On Thursday July 14, 2016, the House of Representatives passed, by a 306-117 margin, the GMO labeling bill (S. 764) crafted by Senate Agriculture Committee Chair Pat Roberts (R-KS) and Ranking Member Debbie Stabenow (D-MI) in consultation with industry groups.
The Roberts-Stabenow bill had previously passed the Senate on July 7 by a vote of 63-30 and now heads to President’s Obama’s desk. The White House has indicated that the President will sign the bill.
Once signed into law, the bill will preempt state authority across the country and nullify Vermont’s first-of-its-kind mandatory GMO labeling law.
In place of state authority, the bill would establish a complex federal “bioengineered food” disclosure system, which would give large food companies three options for labeling GMO ingredients: a barcode or QR code on packages that would require a smartphone app in order for consumers to find out more information about a product, an on-package symbol (to be created by USDA) denoting GMO ingredients, or an on-package statement that the product contains GMOs. The bill defines what types of biotechnology and what types of products, albeit vaguely, that will need to be labeled under the new regulations.
Upon enactment, the implementation phase of the GMO labeling policy will begin. The first step of this process will start with the U.S. Department of Agriculture’s (USDA) Agricultural Marketing Service (AMS). AMS will have two years to develop rules and regulations for the national labeling systems.
To read more about the lead up to Thursday’s House passage of the Roberts-Stabenow GMO labeling bill, as well as potential regulatory flashpoints and pitfalls, please read our previous blog post on the matter.
This is going to be a tedious task…bar coding all products to determine if it is full of crap the makers of these rules wouldn’t feed their own families.
We the people have the right to know what goes in our food, the fact that some people don’t want us to know is one of the most profound indications it’s not suitable for human consumption.
I will make it my personal mission to inform the public which products contain these barbarically modified components.
I wish the President would talk to his wife and realize the consumers want to know the types of products in their food. Now it really is “Buyer Beware.” The corporations have won again!
Some critics say it is voluntary and others that it is mandatory. If it really is mandatory as some say, what are the consequences for not labeling when there are GMOs in the product or fed to the animals that the product is made from?

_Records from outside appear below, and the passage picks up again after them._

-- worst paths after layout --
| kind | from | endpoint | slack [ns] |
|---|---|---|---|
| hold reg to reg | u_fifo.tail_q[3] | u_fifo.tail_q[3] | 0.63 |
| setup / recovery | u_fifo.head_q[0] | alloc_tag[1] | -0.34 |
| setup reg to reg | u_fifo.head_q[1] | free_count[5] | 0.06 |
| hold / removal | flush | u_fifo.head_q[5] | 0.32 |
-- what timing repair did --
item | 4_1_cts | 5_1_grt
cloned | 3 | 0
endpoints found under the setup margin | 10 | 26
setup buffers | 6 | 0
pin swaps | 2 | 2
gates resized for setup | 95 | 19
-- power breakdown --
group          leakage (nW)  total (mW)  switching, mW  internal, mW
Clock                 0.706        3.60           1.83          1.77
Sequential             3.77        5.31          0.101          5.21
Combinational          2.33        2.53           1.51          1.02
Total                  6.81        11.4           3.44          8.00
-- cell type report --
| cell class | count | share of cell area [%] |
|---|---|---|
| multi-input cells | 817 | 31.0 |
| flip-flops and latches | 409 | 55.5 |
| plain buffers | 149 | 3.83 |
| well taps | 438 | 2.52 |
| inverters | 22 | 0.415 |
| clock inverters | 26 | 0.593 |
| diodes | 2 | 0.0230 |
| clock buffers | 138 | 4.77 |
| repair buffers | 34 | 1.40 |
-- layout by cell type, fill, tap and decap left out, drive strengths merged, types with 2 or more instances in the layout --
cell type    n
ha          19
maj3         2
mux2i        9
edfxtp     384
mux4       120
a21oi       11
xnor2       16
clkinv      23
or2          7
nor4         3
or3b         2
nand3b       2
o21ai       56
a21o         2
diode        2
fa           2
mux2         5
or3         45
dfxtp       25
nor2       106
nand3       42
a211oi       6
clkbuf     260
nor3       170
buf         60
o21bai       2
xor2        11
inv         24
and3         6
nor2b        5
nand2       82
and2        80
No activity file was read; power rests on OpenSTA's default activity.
$ cat config.mk
export PLATFORM = sky130hd
export DESIGN_NAME = vec_alu_seq
export DESIGN_NICKNAME = d
export VERILOG_FILES = /design/src/rtl/vec_alu_seq.sv
export SDC_FILE = /design/constraint.sdc
export NUM_CORES = 1
export LEC_CHECK = 0
export CORE_AREA = 2 2 364 366
export DETAILED_ROUTE_END_ITERATION = 10
export DIE_AREA = 0 0 366 368
export HOLD_SLACK_MARGIN = 0.1
export PLACE_DENSITY = 0.33
export SKIP_LAST_GASP = 1
export SLEW_MARGIN = 10
export SYNTH_ARGS = -nofsm -noshare
export SYNTH_HDL_FRONTEND = slang
export SYNTH_SLANG_ARGS = --single-unit
$ cat constraint.sdc
create_clock -name clk -period 2.9 [get_ports clk]
set_input_delay 0.29 -clock clk [delete_from_list [all_inputs] [get_ports clk]]
set_output_delay 0.29 -clock clk [all_outputs]
set_load 0.02 [all_outputs]
### src/rtl/zynet_selftest_if.sv
// Bus bundle for the self-test sequencer: sample-memory read port, pixel stream and AXI-lite master.
// master = sequencer side, slave = memory / network / register-file side.
interface zynet_selftest_if #(
  parameter int DATA_WIDTH = 16,
  parameter int MEM_AW     = 20
);
  logic                  mem_rd_en;
  logic [MEM_AW-1:0]     mem_addr;
  logic [DATA_WIDTH-1:0] mem_rdata;

  logic [DATA_WIDTH-1:0] axis_out_data;
  logic                  axis_out_valid;
  logic                  axis_out_ready;

  logic [31:0]           m_axi_awaddr;
  logic                  m_axi_awvalid;
  logic                  m_axi_awready;
  logic [31:0]           m_axi_wdata;
  logic                  m_axi_wvalid;
  logic                  m_axi_wready;
  logic                  m_axi_bvalid;
  logic                  m_axi_bready;
  logic [31:0]           m_axi_araddr;
  logic                  m_axi_arvalid;
  logic                  m_axi_arready;
  logic [31:0]           m_axi_rdata;
  logic                  m_axi_rvalid;
  logic                  m_axi_rready;

  modport master (
    output mem_rd_en, mem_addr,
    input  mem_rdata,
    output axis_out_data, axis_out_valid,
    input  axis_out_ready,
    output m_axi_awaddr, m_axi_awvalid,
    input  m_axi_awready,
    output m_axi_wdata, m_axi_wvalid,
    input  m_axi_wready,
    input  m_axi_bvalid,
    output m_axi_bready,
    output m_axi_araddr, m_axi_arvalid,
    input  m_axi_arready,
    input  m_axi_rdata, m_axi_rvalid,
    output m_axi_rready
  );

  modport slave (
    input  mem_rd_en, mem_addr,
    output mem_rdata,
    input  axis_out_data, axis_out_valid,
    output axis_out_ready,
    input  m_axi_awaddr, m_axi_awvalid,
    output m_axi_awready,
    input  m_axi_wdata, m_axi_wvalid,
    output m_axi_wready,
    output m_axi_bvalid,
    input  m_axi_bready,
    input  m_axi_araddr, m_axi_arvalid,
    output m_axi_arready,
    output m_axi_rdata, m_axi_rvalid,
    input  m_axi_rready
  );
endinterface

### src/rtl/zynet_selftest.sv
// Self-test sequencer: soft-resets the network, streams each stored sample, waits for intr, reads and scores the result.
// Stream reaches one beat/cycle after 2 cycles; a 2-entry skid buffer absorbs axis_out_ready backpressure without loss.
module zynet_selftest #(
  parameter int DATA_WIDTH  = 16,
  parameter int NUM_INPUTS  = 784,
  parameter int MEM_AW      = 20,
  parameter int OUT_ADDR    = 8,
  parameter int SRST_ADDR   = 28,
  parameter int TIMEOUT_CYC = 1048576
) (
  input  logic                  s_axi_aclk,
  input  logic                  s_axi_aresetn,
  input  logic                  start,
  input  logic [15:0]           num_samples,
  input  logic                  intr,
  zynet_selftest_if.master      bus,
  output logic                  busy,
  output logic                  done,
  output logic [15:0]           right_cnt,
  output logic [15:0]           wrong_cnt,
  output logic [15:0]           timeout_cnt,
  output logic [DATA_WIDTH-1:0] last_result
);

  typedef enum logic [3:0] {
    IDLE, SRST_W, SRST_B, LABEL, STREAM, WAIT_INTR, RD_AR, RD_R, CMP, FIN
  } state_t;

  localparam int                IW       = $clog2(NUM_INPUTS + 1);
  localparam logic [MEM_AW-1:0] NI_A     = MEM_AW'(NUM_INPUTS);
  localparam logic [MEM_AW-1:0] STRIDE   = MEM_AW'(NUM_INPUTS + 1);
  localparam logic [IW-1:0]     NI_I     = IW'(NUM_INPUTS);
  localparam logic [IW-1:0]     LAST_IDX = IW'(NUM_INPUTS - 1);
  localparam logic [31:0]       TO_LAST  = 32'(TIMEOUT_CYC - 1);

  state_t                state, state_nxt;
  logic [15:0]           n_lat, cmpl;
  logic [MEM_AW-1:0]     base;
  logic [DATA_WIDTH-1:0] label;
  logic                  aw_done, w_done, lbl_wait;
  logic                  intr_q, pend;
  logic [31:0]           tcnt;
  logic [IW-1:0]         rd_idx, beat_idx;
  logic                  rd_q;
  logic [1:0]            sk_cnt;
  logic [DATA_WIDTH-1:0] sk0, sk1;

  logic       aw_hs, w_hs, pop, issue, sk_vld, timeout_hit, sample_end, last_sample;
  logic [1:0] occ;

  function automatic logic [15:0] sat_inc(input logic [15:0] v);
    return (v == 16'hFFFF) ? v : v + 16'd1;
  endfunction

  assign aw_hs  = (state == SRST_W) && !aw_done && bus.m_axi_awready;
  assign w_hs   = (state == SRST_W) && !w_done && bus.m_axi_wready;
  assign sk_vld = (sk_cnt != 2'd0);
  assign pop    = sk_vld && bus.axis_out_ready;
  // Occupancy one cycle ahead, counting the read already in flight; issue only if its data will fit.
  assign occ    = sk_cnt + {1'b0, rd_q} - {1'b0, pop};
  assign issue  = (state == STREAM) && (rd_idx != NI_I) && (occ < 2'd2);

  assign timeout_hit = (state == WAIT_INTR) && !pend && (tcnt == TO_LAST);
  assign sample_end  = (state == CMP) || timeout_hit;
  assign last_sample = ((cmpl + 16'd1) == n_lat);

  assign bus.axis_out_valid = sk_vld;
  assign bus.axis_out_data  = sk0;
  assign bus.m_axi_awaddr   = 32'(SRST_ADDR);
  assign bus.m_axi_wdata    = 32'd0;
  assign bus.m_axi_araddr   = 32'(OUT_ADDR);

  generate
    if (DATA_WIDTH < 32) begin : g_rdata_trunc
      logic rdata_hi_unused;
      assign rdata_hi_unused = ^bus.m_axi_rdata[31:DATA_WIDTH];
    end
  endgenerate

  always_ff @(posedge s_axi_aclk or negedge s_axi_aresetn) begin
    if (!s_axi_aresetn) state <= IDLE;
    else                state <= state_nxt;
  end

  always_comb begin
    state_nxt         = state;
    bus.mem_rd_en     = 1'b0;
    bus.mem_addr      = base + MEM_AW'(rd_idx);
    bus.m_axi_awvalid = 1'b0;
    bus.m_axi_wvalid  = 1'b0;
    bus.m_axi_bready  = 1'b0;
    bus.m_axi_arvalid = 1'b0;
    bus.m_axi_rready  = 1'b0;
    busy              = (state != IDLE);
    done              = 1'b0;
    case (state)
      IDLE:   if (start) state_nxt = SRST_W;
      SRST_W: begin
        bus.m_axi_awvalid = !aw_done;
        bus.m_axi_wvalid  = !w_done;
        if ((aw_done || aw_hs) && (w_done || w_hs)) state_nxt = SRST_B;
      end
      SRST_B: begin
        bus.m_axi_bready = 1'b1;
        if (bus.m_axi_bvalid) state_nxt = (n_lat == 16'd0) ? FIN : LABEL;
      end
      LABEL: begin
        bus.mem_addr  = base + NI_A;
        bus.mem_rd_en = !lbl_wait;
        if (lbl_wait) state_nxt = STREAM;
      end
      STREAM: begin
        bus.mem_rd_en = issue;
        if (pop && (beat_idx == LAST_IDX)) state_nxt = WAIT_INTR;
      end
      WAIT_INTR: begin
        if (pend)             state_nxt = RD_AR;
        else if (timeout_hit) state_nxt = last_sample ? FIN : LABEL;
      end
      RD_AR: begin
        bus.m_axi_arvalid = 1'b1;
        if (bus.m_axi_arready) state_nxt = RD_R;
      end
      RD_R: begin
        bus.m_axi_rready = 1'b1;
        if (bus.m_axi_rvalid) state_nxt = CMP;
      end
      CMP: state_nxt = last_sample ? FIN : LABEL;
      FIN: begin
        done      = 1'b1;
        state_nxt = IDLE;
      end
      default: state_nxt = IDLE;
    endcase
  end

  always_ff @(posedge s_axi_aclk or negedge s_axi_aresetn) begin
    if (!s_axi_aresetn) begin
      n_lat       <= '0;
      cmpl        <= '0;
      base        <= '0;
      label       <= '0;
      aw_done     <= 1'b0;
      w_done      <= 1'b0;
      lbl_wait    <= 1'b0;
      intr_q      <= 1'b0;
      pend        <= 1'b0;
      tcnt        <= '0;
      rd_idx      <= '0;
      beat_idx    <= '0;
      right_cnt   <= '0;
      wrong_cnt   <= '0;
      timeout_cnt <= '0;
      last_result <= '0;
    end else begin
      intr_q <= intr;
      // An early edge is held until WAIT_INTR consumes it; any exit from WAIT_INTR drops it.
      if (intr && !intr_q && (state != IDLE)) pend <= 1'b1;
      if ((state == WAIT_INTR) && (state_nxt != WAIT_INTR)) pend <= 1'b0;
      tcnt <= (state == WAIT_INTR) ? tcnt + 32'd1 : 32'd0;

      case (state)
        IDLE: if (start) begin
          n_lat       <= num_samples;
          cmpl        <= '0;
          base        <= '0;
          aw_done     <= 1'b0;
          w_done      <= 1'b0;
          right_cnt   <= '0;
          wrong_cnt   <= '0;
          timeout_cnt <= '0;
        end
        SRST_W: begin
          if (aw_hs) aw_done <= 1'b1;
          if (w_hs)  w_done  <= 1'b1;
        end
        LABEL: begin
          lbl_wait <= !lbl_wait;
          if (lbl_wait) begin
            label    <= bus.mem_rdata;
            rd_idx   <= '0;
            beat_idx <= '0;
          end
        end
        STREAM: begin
          if (issue) rd_idx   <= rd_idx + IW'(1);
          if (pop)   beat_idx <= beat_idx + IW'(1);
        end
        WAIT_INTR: if (timeout_hit) begin
          timeout_cnt <= sat_inc(timeout_cnt);
          wrong_cnt   <= sat_inc(wrong_cnt);
        end
        RD_R: if (bus.m_axi_rvalid) last_result <= bus.m_axi_rdata[DATA_WIDTH-1:0];
        CMP: begin
          if (last_result == label) right_cnt <= sat_inc(right_cnt);
          else                      wrong_cnt <= sat_inc(wrong_cnt);
        end
        default: ;
      endcase

      if (sample_end) begin
        base <= base + STRIDE;
        cmpl <= cmpl + 16'd1;
      end
    end
  end

  // Skid buffer: sk0 is the head presented on the stream, sk1 holds the overflow beat.
  always_ff @(posedge s_axi_aclk or negedge s_axi_aresetn) begin
    if (!s_axi_aresetn) begin
      rd_q   <= 1'b0;
      sk_cnt <= 2'd0;
      sk0    <= '0;
      sk1    <= '0;
    end else begin
      rd_q <= issue;
      case ({rd_q, pop})
        2'b10: begin
          if (sk_cnt == 2'd0) sk0 <= bus.mem_rdata;
          else                sk1 <= bus.mem_rdata;
          sk_cnt <= sk_cnt + 2'd1;
        end
        2'b01: begin
          sk0    <= sk1;
          sk_cnt <= sk_cnt - 2'd1;
        end
        2'b11: begin
          if (sk_cnt == 2'd1) sk0 <= bus.mem_rdata;
          else begin
            sk0 <= sk1;
            sk1 <= bus.mem_rdata;
          end
        end
        default: ;
      endcase
    end
  end

endmodule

I am totally not happy with this disregard of the general public’s response and the ruling for it. The people want to know what is in the food being bought…and business does not want us to know. So business gets to tell the public what it wants no matter what? This is beyond wrong. The lies being told and the real testing shows this business deal is not a ‘deal’ for the public..it is just for the bottom line for business. People knowing there are GMO foods in a product will most likely not buy it…That is the real reason for taking up time to stop us from knowing the truth. They are buying my government to stop us from knowing what we are eating. This hads to stop.
Hi Jan,
The enforcement parameters of this legislation are very unclear right now and will likely be quite soft, one of many reasons it received so much opposition.